**What the exercise asks**. Collect from the data below each line with "input".

Dataset entries
### flow/design.v
module tpumac
    #(parameter BITS_AB=8,
    parameter BITS_C=16)
    (
    input clk, rst_n, WrEn, en,
    input signed [BITS_AB-1:0] Ain,
    input signed [BITS_AB-1:0] Bin,
    input signed [BITS_C-1:0] Cin,
    output reg signed [BITS_AB-1:0] Aout,
    output reg signed [BITS_AB-1:0] Bout,
    output reg signed [BITS_C-1:0] Cout
    );
    logic signed [BITS_C-1:0] AxB, CPAB;
    always_ff @(posedge clk, negedge rst_n) begin
        if (!rst_n) begin
            Aout <= 0;
            Bout <= 0;
        end else if (en) begin
            Aout <= Ain;
            Bout <= Bin;
        end
    end
    always_ff @(posedge clk, negedge rst_n) begin
        if (!rst_n) begin
            Cout <= 0;
        end else if (WrEn) begin
            Cout <= Cin;
        end else if (en) begin
            Cout <= CPAB;
        end 
    end
    always_comb begin
        AxB = Ain * Bin;
        CPAB = AxB + Cout;
    end
endmodule
module systolic_array
#(
parameter BITS = 8,
parameter DIM = 32
)
(
input clk,rst_n,en,
input [DIM-1:0][BITS-1:0] A,
input [DIM-1:0][BITS-1:0] B,
output [DIM-1:0][DIM-1:0][BITS*2-1:0] Cout
);
logic [DIM-1:0][DIM-1:0][BITS-1:0] MACAin, MACBin, MACAout, MACBout;
logic [DIM-1:0][DIM-1:0][BITS*2-1:0] MACCout;
assign Cout = MACCout;
genvar gi, gj;
generate
    for (gi = 0 ; gi < DIM ; gi++) begin : row
        for (gj = 0 ; gj < DIM ; gj++) begin : col
            tpumac #(.BITS_AB(BITS), .BITS_C(BITS*2)) iDUT (
                .clk(clk), .rst_n(rst_n), .WrEn(1'b0), .en(en),
                .Ain(MACAin[gi][gj]), .Bin(MACBin[gi][gj]), .Cin({(BITS*2){1'b0}}),
                .Aout(MACAout[gi][gj]), .Bout(MACBout[gi][gj]), .Cout(MACCout[gi][gj])
            );
        end
    end
endgenerate
always_comb begin : ABCManager
    for (int i = 0 ; i < DIM ; i++) begin
        MACAin[i][0] = A[i];
        MACBin[0][i] = B[i];
    end
    for (int i = 0 ; i < DIM ; i++) begin
        for (int j = 1 ; j < DIM ; j++) begin
            MACAin[i][j] = MACAout[i][j-1];
        end
    end
    for (int i = 1 ; i < DIM ; i++) begin
        for (int j = 0 ; j < DIM ; j++) begin
            MACBin[i][j] = MACBout[i-1][j]; 
        end
    end
end
endmodule
module layoutA
#(
    parameter BITS = 8,  
    parameter DIM = 32  
)
(
    input [DIM-1:0][DIM-1:0][BITS-1:0] INA,
    input [$clog2(DIM):0] m, n, 
    output logic [DIM-1:0][DIM*2-2:0][BITS-1:0] OUTA
);
always_comb begin : ConnectionsA
    for (int row = 0 ; row < DIM ; row++) begin
        for (int col = 0 ; col < DIM*2-1 ; col++) begin
            if (col >= DIM*2-1-n-row && col <= DIM*2-2-row && row < m) begin
                OUTA[row][col] = INA[row][DIM*2-2-col-row];
            end else begin
                OUTA[row][col] = 0;
            end
        end
    end
end
endmodule
module layoutB
#(
    parameter BITS = 8,  
    parameter DIM = 32  
)
(
    input [DIM-1:0][DIM-1:0][BITS-1:0] INB,
    input [$clog2(DIM):0] n, p, 
    output logic [DIM*2-2:0][DIM-1:0][BITS-1:0] OUTB
);
always_comb begin : ConnectionsB
    for (int row = 0 ; row < DIM ; row++) begin
        for (int col = 0 ; col < DIM*2-1 ; col++) begin
            if (col >= DIM*2-1-n-row && col <= DIM*2-2-row && row < p) begin
                OUTB[col][row] = INB[DIM*2-2-col-row][row];
            end else begin
                OUTB[col][row] = 0;
            end
        end
    end
end
endmodule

**Solution to the problem**.
    input clk, rst_n, WrEn, en,
    input signed [BITS_AB-1:0] Ain,
    input signed [BITS_AB-1:0] Bin,
    input signed [BITS_C-1:0] Cin,
input clk,rst_n,en,
input [DIM-1:0][BITS-1:0] A,
input [DIM-1:0][BITS-1:0] B,
    input [DIM-1:0][DIM-1:0][BITS-1:0] INA,
    input [$clog2(DIM):0] m, n, 
    input [DIM-1:0][DIM-1:0][BITS-1:0] INB,
    input [$clog2(DIM):0] n, p, 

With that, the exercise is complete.